Until this transaction closes, Activision Blizzard and Microsoft Gaming will continue to operate independently. Once the deal is complete, the Activision Blizzard business will report to me as CEO, Microsoft Gaming.

Upon close, we will offer as many Activision Blizzard games as we can within Xbox Game Pass and PC Game Pass, both new titles and games from Activision Blizzard’s incredible catalog. We also announced today that Game Pass now has more than 25 million subscribers. As always, we look forward to continuing to add more value and more great games to Game Pass.

The fantastic franchises across Activision Blizzard will also accelerate our plans for Cloud Gaming, allowing more people in more places around the world to participate in the Xbox community using phones, tablets, laptops and other devices you already own. Activision Blizzard games are enjoyed on a variety of platforms and we plan to continue to support those communities moving forward.

As a company, Microsoft is committed to our journey for inclusion in every aspect of gaming, among both employees and players. We deeply value individual studio cultures. We also believe that creative success and autonomy go hand-in-hand with treating every person with dignity and respect. We hold all teams, and all leaders, to this commitment. We’re looking forward to extending our culture of proactive inclusion to the great teams across Activision Blizzard.

Around the world, there is no more exciting venue for fun and connection than video games. And there has never been a better time to play than right now. As we extend the joy and community of gaming to everyone, we look forward to welcoming all of our friends at Activision Blizzard to Microsoft Gaming.

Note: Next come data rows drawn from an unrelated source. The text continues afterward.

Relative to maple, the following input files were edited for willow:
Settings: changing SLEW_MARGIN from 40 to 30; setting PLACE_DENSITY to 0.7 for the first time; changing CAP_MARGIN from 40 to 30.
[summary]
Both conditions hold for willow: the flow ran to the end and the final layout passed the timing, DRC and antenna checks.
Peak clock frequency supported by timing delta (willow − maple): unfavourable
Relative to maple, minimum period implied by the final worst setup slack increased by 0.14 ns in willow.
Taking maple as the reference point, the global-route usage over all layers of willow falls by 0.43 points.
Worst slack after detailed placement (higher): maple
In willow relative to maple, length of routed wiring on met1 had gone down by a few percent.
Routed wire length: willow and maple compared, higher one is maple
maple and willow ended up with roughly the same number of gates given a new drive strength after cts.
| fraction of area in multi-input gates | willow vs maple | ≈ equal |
From an optimization exercise on the open Yosys and OpenROAD flow, aimed at small area, a short achievable clock period and few clock cycles per item; shortcuts taken in it are not production practice.
RTL that was checked went through simulation tests only; none was proved equivalent to the original.
Power and IR drop assume default switching activity.

## smolbit_capture
module smolbit_capture (
    input  wire        clk,
    input  wire        rst,
    input  wire        start,
    output wire        ready,
    input  wire [17:0] start_pc,
    input  wire [17:0] frame_end,
    output reg         done,
    output reg         fault,
    output wire [17:0] body_end,
    output wire [17:0] next_pc,
    output wire        mem_req,
    output wire [12:0] mem_addr,
    input  wire        mem_rvalid,
    input  wire [31:0] mem_rdata
);
For scale: about 1200 cells after synthesis, roughly 0.011 mm^2 of cells after synthesis.
export LEC_CHECK = 0
export CAP_MARGIN = 20
export CORE_MARGIN = 2
export CORE_UTILIZATION = 40
export SETUP_SLACK_MARGIN = 3.0
export SLEW_MARGIN = 20
create_clock -name core_clock -period 7.0 [get_ports {clk}]
run.sh (not shown) runs the stock make flow with config.mk's settings and CLKGATE_MAP_FILE= SYNTH_SCRIPT=/design/flow/synth_recipe.tcl, a recipe that flattens the netlist after the stock synthesis.
The first run ran to the end with no violations.
Testbench counts at the start, summed over its fixed seeds: cycles 42,876, captures 480.
Edit:
--- a/flow/config.mk
+++ b/flow/config.mk
@@ -9,4 +9,4 @@
 export CORE_MARGIN = 2
 export CORE_UTILIZATION = 40
-export SETUP_SLACK_MARGIN = 3.0
+export SETUP_SLACK_MARGIN = 2.0
 export SLEW_MARGIN = 20
Outcome:
- utilization came out lower by 3.7 points
- clock-buffer cell count is unchanged
- flip-flop and latch count does not change
- non-clock buffer count falls by 61
- final cell count goes down by 3.6%
- setup slack is better by 0.040 ns
- synthesized cell count stays the same
- hold slack degrades by 0.0046 ns
- clock skew rose by 0.0037 ns
- via count drops by 3.7%
Edit:
--- a/flow/config.mk
+++ b/flow/config.mk
@@ -9,4 +9,4 @@
 export CORE_MARGIN = 2
 export CORE_UTILIZATION = 40
-export SETUP_SLACK_MARGIN = 2.0
+export SETUP_SLACK_MARGIN = 1.2
 export SLEW_MARGIN = 20
Cell area shrinks by about 6.4%.
Global-route usage shrinks by 0.74 points.
First-iteration DRC count shrinks by about 8%.
Cell count shrinks by about 3.2%.
Combinational power shrinks by 16%.
Sequential share of layout area grows by 2.0 points.
Core utilization shrinks by 3.4 points.
Power shrinks by about 5%.


The RTL this note starts from:
==> flow/design.v <==
module smolbit_capture (
    input  wire        clk,
    input  wire        rst,
    input  wire        start,
    output wire        ready,
    input  wire [17:0] start_pc,
    input  wire [17:0] frame_end,
    output reg         done,
    output reg         fault,
    output wire [17:0] body_end,
    output wire [17:0] next_pc,
    output wire        mem_req,
    output wire [12:0] mem_addr,
    input  wire        mem_rvalid,
    input  wire [31:0] mem_rdata
);
    localparam [1:0] M_INSN = 2'd0, M_DPMH = 2'd1, M_DPML = 2'd2, M_SKIP = 2'd3;
    localparam [14:0] D1 = 15'h0001;    
    reg        busy;
    reg [1:0]  mode;
    reg [18:0] pc;           
    reg [17:0] fend;
    reg [14:0] depth;        
    reg [14:0] dpmn;         
    reg [31:0] we, wo;       
    reg        ve, vo;
    reg        out;          
    reg        orel;         
    reg        ostale;       
    wire [13:0] pw  = pc[18:5];
    wire [4:0]  po  = pc[4:0];
    wire [13:0] pw1 = pw + 14'd1;
    wire [13:0] pw2 = {pw[13:1] + 13'd1, pw[0]};
    wire [5:0]  po3 = {1'b0, po} + 7'd3;
    wire [18:0] np3 = {po3[5] ? pw1 : pw, po3[4:0]};
    assign ready    = ~busy;
    assign body_end = pc[17:0];
    assign next_pc  = np3[17:0];
    wire [31:0] wcur = pw[0] ? wo : we;
    wire [31:0] wnxt = pw[0] ? we : wo;
    wire        vcur = pw[0] ? vo : ve;
    wire        vnxt = pw[0] ? ve : vo;
    wire [38:0] win = {wcur, wnxt[31:25]} << po;
    wire [7:0]  b   = win[38:31];
    reg [6:0]  len;
    reg        opener, closer;
    reg [1:0]  nmode;
    always @(*) begin
        len = 7'd3; opener = 1'b0; closer = 1'b0; nmode = M_INSN;
        case (mode)
        M_DPMH: begin len = 7'd8; nmode = M_DPML; end
        M_DPML:
            if (dpmn[14:8] == 7'd0 && b[7:3] == 5'd0) len = 7'd8 + {1'b0, b[2:0], 3'b000};
            else begin len = 7'd8; nmode = M_SKIP; end
        default:
            case (b[7:5])
            3'd0: ;
            3'd1: len = 7'd10;
            3'd2: len = 7'd6;
            3'd3: len = (b[4:2] == 3'd5) ? 7'd20 + {2'b00, b[1:0], 3'b000} : 7'd14;
            3'd4: len = (b[4:3] == 2'd3) ? 7'd13 : 7'd9;
            3'd5:
                case (b[4:2])
                3'd0, 3'd6: begin len = 7'd16; opener = 1'b1; end
                3'd1, 3'd2: begin len = 7'd10; opener = 1'b1; end
                3'd3, 3'd4: len = 7'd10;
                3'd5: begin len = b[1] ? 7'd15 : 7'd19; opener = 1'b1; end
                default: begin len = 7'd6; nmode = M_DPMH; end
                endcase
            3'd6: closer = 1'b1;
            default: len = b[4] ? 7'd9 : 7'd5;
            endcase
        endcase
    end
    wire        skip  = mode == M_SKIP;
    wire        past  = pc[18] || pc[17:0] > fend;
    wire        fits3 = !np3[18] && np3[17:0] <= fend;
    wire        dv    = busy && !skip && !past && vcur && (vnxt || po <= 5'd24);
    wire        fin   = closer && depth == D1 && fits3;
    wire [6:0]  osum  = {2'b00, po} + len;
    wire [13:0] pwn   = osum[6] ? pw2 : osum[5] ? pw1 : pw;
    wire [18:0] pskip = pc + {4'd0, dpmn, 3'b000};
    wire [8:0]  osk   = {4'd0, po} + {1'b0, dpmn[4:0], 3'b000};
    wire        mv    = dv || skip;
    wire        m0    = skip ? dpmn[14:5] == 10'd0 && osk[8:5] == 4'd0 : osum[6:5] == 2'd0;
    wire        m1    = skip ? dpmn[14:5] == 10'd0 && osk[8:5] == 4'd1 : osum[6:5] == 2'd1;
    wire        arr   = mem_rvalid && out && !ostale;
    wire        aslot = pw[0] ^ orel;         
    wire        pend0 = out && !ostale && !orel && !mem_rvalid;
    wire        pend1 = out && !ostale &&  orel && !mem_rvalid;
    wire        want0 = !vcur && !(arr && !orel) && !pend0;
    wire        want1 = !vnxt && !(arr &&  orel) && !pend1;
    wire        rslot = !want0;
    assign mem_req  = (busy ? want0 || want1 : start) && (!out || mem_rvalid);
    assign mem_addr = !busy ? start_pc[17:5] : rslot ? pw1[12:0] : pw[12:0];
    always @(posedge clk) begin
        done <= 1'b0;
        if (arr && !aslot) we <= mem_rdata;
        if (arr &&  aslot) wo <= mem_rdata;
        if (rst) begin
            busy <= 1'b0;
            out  <= 1'b0;
            ve   <= 1'b0;
            vo   <= 1'b0;
        end else if (!busy) begin
            if (mem_rvalid) out <= 1'b0;
            if (start) begin
                if (mem_req) out <= 1'b1;
                orel   <= 1'b0;
                busy   <= 1'b1;
                mode   <= M_INSN;
                pc     <= {1'b0, start_pc};
                fend   <= frame_end;
                depth  <= D1;
                ve     <= 1'b0;
                vo     <= 1'b0;
                ostale <= !mem_req;
            end
        end else begin
            if (mv && !m0) begin
                if (!m1 || !pw[0]) ve <= 1'b0; else if (arr && !aslot) ve <= 1'b1;
                if (!m1 ||  pw[0]) vo <= 1'b0; else if (arr &&  aslot) vo <= 1'b1;
            end else begin
                if (arr && !aslot) ve <= 1'b1;
                if (arr &&  aslot) vo <= 1'b1;
            end
            if (mem_req) begin
                out    <= 1'b1;
                orel   <= rslot && (!mv || m0);
                ostale <= mv && !m0 && !(m1 && rslot);
            end else if (mem_rvalid) begin
                out    <= 1'b0;
            end else if (mv && !m0) begin
                orel   <= 1'b0;
                ostale <= ostale || !(m1 && orel);
            end
            if (past) begin
                busy  <= 1'b0;
                done  <= 1'b1;
                fault <= 1'b1;
            end
            if (skip) begin
                pc   <= pskip;
                mode <= M_INSN;
            end
            if (dv) begin
                mode <= nmode;
                if (mode == M_DPMH) dpmn[14:8] <= b[6:0];
                if (mode == M_DPML) dpmn[7:0]  <= b;
                if (opener) depth <= {depth[13:0], depth[14] ^ depth[13]};
                if (closer) depth <= {depth[0] ^ depth[14], depth[14:1]};
                if (fin) begin
                    busy  <= 1'b0;
                    done  <= 1'b1;
                    fault <= 1'b0;
                end else begin
                    pc <= {pwn, osum[4:0]};
                    if (mode == M_DPMH && b[7]) pc[18] <= 1'b1;
                end
            end
        end
    end
endmodule
Settings: LEC_CHECK=0, ABC_CLOCK_PERIOD_IN_PS=4000, CAP_MARGIN=20, CORE_MARGIN=2, CORE_UTILIZATION=40, SETUP_SLACK_MARGIN=3.0, SLEW_MARGIN=20; clock period 7.0 ns.
The baseline finished clean.
Edit:
--- a/flow/config.mk
+++ b/flow/config.mk
@@ -7,3 +7,2 @@
 export LEC_CHECK = 0
-export ABC_CLOCK_PERIOD_IN_PS = 4000
 export CAP_MARGIN = 20
@@ -11,3 +10,2 @@
 export CORE_UTILIZATION = 40
-export SETUP_SLACK_MARGIN = 3.0
 export SLEW_MARGIN = 20
Flip-flop and latch count stays the same.
Total power went down by a little under a tenth.
Area after synthesis does not change.
Maximum frequency went down by about a fifth.
No run of this note included a check of the RTL's function; only the layout flow was run.


## before
Another version of the RTL of smolbit_capture (not shown whole).
Size in the first run: roughly 130 I/O pins, about 0.011 mm² of cells after synthesis.
Settings: LEC_CHECK=0, CAP_MARGIN=20, CORE_MARGIN=2, CORE_UTILIZATION=50, SETUP_SLACK_MARGIN=2.0, SLEW_MARGIN=20; clock period 7.0 ns.
Testbench counts of before, summed over its fixed seeds: cycles 42,876, captures 480.
For after, these inputs were changed with respect to before:
Settings: swapping 50 for 40 in CORE_UTILIZATION.
The total power of after exceeds that of before by about 0.65%. Delta (after minus before): number of fill cells in the layout has increased; total die area has increased. Going from before to after, the wire length after detailed routing was found to have gone up by 4.6%. Relative to before, first-pass GRT wire length increased by 2.8% in after. after against before: global-route usage fell 4.4 points; share of the clock period used by the worst path after layout dropped 3.1 points; sequential cell area ~0 delta; critical path data required time lost 1.58 ns. Cell count (after vs. before) increases by a few percent. after vs before — critical path depth dropped 17.


smolbit_capture with an RTL version that a note above also has.
For scale: ~1200 cells after synthesis, about 11000 µm² of cells after synthesis.
==> flow/config.mk <==
export PLATFORM = sky130hd
export DESIGN_NAME = smolbit_capture
export DESIGN_NICKNAME = smolbit_capture
export VERILOG_FILES = /design/flow/design.v
export SDC_FILE = /design/flow/constraint.sdc
export NUM_CORES = 4
export LEC_CHECK = 0
export CAP_MARGIN = 20
export CORE_MARGIN = 2
export CORE_UTILIZATION = 40
export SETUP_SLACK_MARGIN = 2.5
export SLEW_MARGIN = 20
==> flow/constraint.sdc <==
create_clock -name core_clock -period 7.0 [get_ports {clk}]
set_input_delay 1.4000 -clock core_clock [delete_from_list [all_inputs] [get_ports {clk}]]
set_output_delay 1.4000 -clock core_clock [all_outputs]
set_load 0.01 [all_outputs]
The starting point completed without violations.
Testbench counts at the start, summed over its fixed seeds: cycles 42,876, captures 480.
Next try:
CORE_UTILIZATION = 50   (was 40)
SETUP_SLACK_MARGIN = 2.0   (was 2.5)
First-iteration DRC count is lower by 35%.
Combinational power goes down by about 20%.
Die area falls by 20%.
Global-route usage rises by 2.4 points.


smolbit_capture, a different RTL version from the one above (not shown whole).
Size in the first run: ~990 cells after synthesis, roughly 130 I/O pins, about 11000 sq um of cells after synthesis.
clock: 7.0 ns
lec_check: 0
cap_margin: 20
core_margin: 2
core_utilization: 40
setup_slack_margin: 2.5
slew_margin: 20
The baseline produced a clean layout.
Testbench counts at the start, summed over its fixed seeds: cycles 49,102, captures 480.
Then changed:
--- a/flow/config.mk
+++ b/flow/config.mk
@@ -10,2 +10,2 @@
-export CORE_UTILIZATION = 40
-export SETUP_SLACK_MARGIN = 2.5
+export CORE_UTILIZATION = 55
+export SETUP_SLACK_MARGIN = 3.0
Result: The new run finished with timing, DRC and antenna clean; area after synthesis stays the same; register-to-register slack got worse by 0.06 ns; total power climbs by 3.8%; combinational power climbs by 8.3%; sequential share of layout area drops by 1.3 points; worst hold slack stays flat; critical path depth climbs by 4; global-route usage climbs by 7.9 points; clock skew drops by 0.013 ns; setup slack got worse by 0.059 ns; via count climbs by 3.0%.

[re-timing with driven ports]
The flow's constraints put no driver on any port. The routed layouts listed below were extracted and timed again, unchanged, in two steps. Step 1 sets driving cells, clkbuf_16 on the clock port and buf_2 on the other inputs (assumed; they add their load-dependent delay and slew). Step 2 also shifts input and output timing later by t, the mid clock arrival at the registers, as if the neighbouring blocks saw the same clock. a / b / c = ideal / step 1 / step 2; a / b = the first two.
| run | shift t [ns] | slack for setup (ns) | worst setup path at the end |
|---|---|---|---|
| the first run of note 1 | 0.483 | 1.885 / 1.885 / 1.885 | register to register |
| the second run of note 1 | 0.477 | 1.924 / 1.924 / 1.924 | register to register |
| the third run of note 1 | 0.477 | 1.397 / 1.346 / 1.478 | register to register |
| the first run of note 2 | 0.478 | 1.425 / 1.425 / 1.425 | register to register |
| the second run of note 2 | 0.479 | 0.506 / 0.506 / 0.506 | register to register |
| before | 0.474 | 1.886 / 1.886 / 1.886 | register to register |
| after | 0.489 | 2.102 / 2.049 / 2.106 | register to register |
| the first run of note 4 | 0.477 | 1.965 / 1.965 / 1.965 | register to register |
| the second run of note 4 | 0.473 | 2.055 / 2.055 / 2.055 | register to register |
| the first run of note 5 | 0.479 | 1.979 / 1.979 / 1.979 | register to register |
| the second run of note 5 | 0.484 | 1.921 / 1.921 / 1.921 | register to register |
After both steps every run listed still meets setup and hold.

There’s nothing specific about which platforms might or might not see the continues presence of particular games (outside of the Xbox/Microsoft ecosystem, to be clear), but there are a number of things to keep in mind for Nintendo fans. First off, relations between Microsoft and Nintendo have been very strong in recent years. From the introduction of Xbox IPs like Cuphead and Ori to Switch, to the reintroduction of Banjo-Kazooie both as a Super Smash Bros. Ultimate fighter and the upcoming release of the N64 original on Nintendo Switch Online, the two companies have been working together for a while now. It stands to reason that Microsoft would want to continue this arrangement moving into the future, especially given the company’s focus on playing games across a wide spectrum of platforms, not just Xbox.

Also, in terms of franchises like Crash Bandicoot, Call of Duty, and so on, it’s likely Microsoft will take an approach similar to what it did with the acquisition of Minecraft developer Mojang. In that case, Minecraft was so prolific and on so many platforms that it wouldn’t have made good business sense to suddenly prune the player base down to just Xbox and PC. Thus, Minecraft has remained for many years now a multiplatform franchise. Longterm, there will surely be ramifications to the shape of the industry with such a large company as Activision Blizzard now under the banner of Xbox, but things are looking in the positive for Nintendo fans who hope to keep playing titles like Spyro and Diablo. We’ll continue to update as we learn more about this deal.

Source: The Wall Street Journal

One Response to “Microsoft Makes Blockbuster $68.7 Billion Purchase of Activision Blizzard”

  • 1570 points
    penduin says...

    I must not be much of a “gamer” after all. I know these are huge franchises and this is literally an enormous deal, but I apparently haven’t played anything from Activision or Blizzard.

    This was the next logical step in what Microsoft started with the original Xbox — buying their way to control over gaming, just as they did with personal computing. In both cases, it seems, my interests are a fair distance away from their offerings — GNU and Linux for computers, and Nintendo consoles with an occasional Sega or Sony thrown in.

    Remember when Square buying Enix felt too big and powerful and monopolistic? I pine for the days of only somewhat-runaway out-of-control capitalism.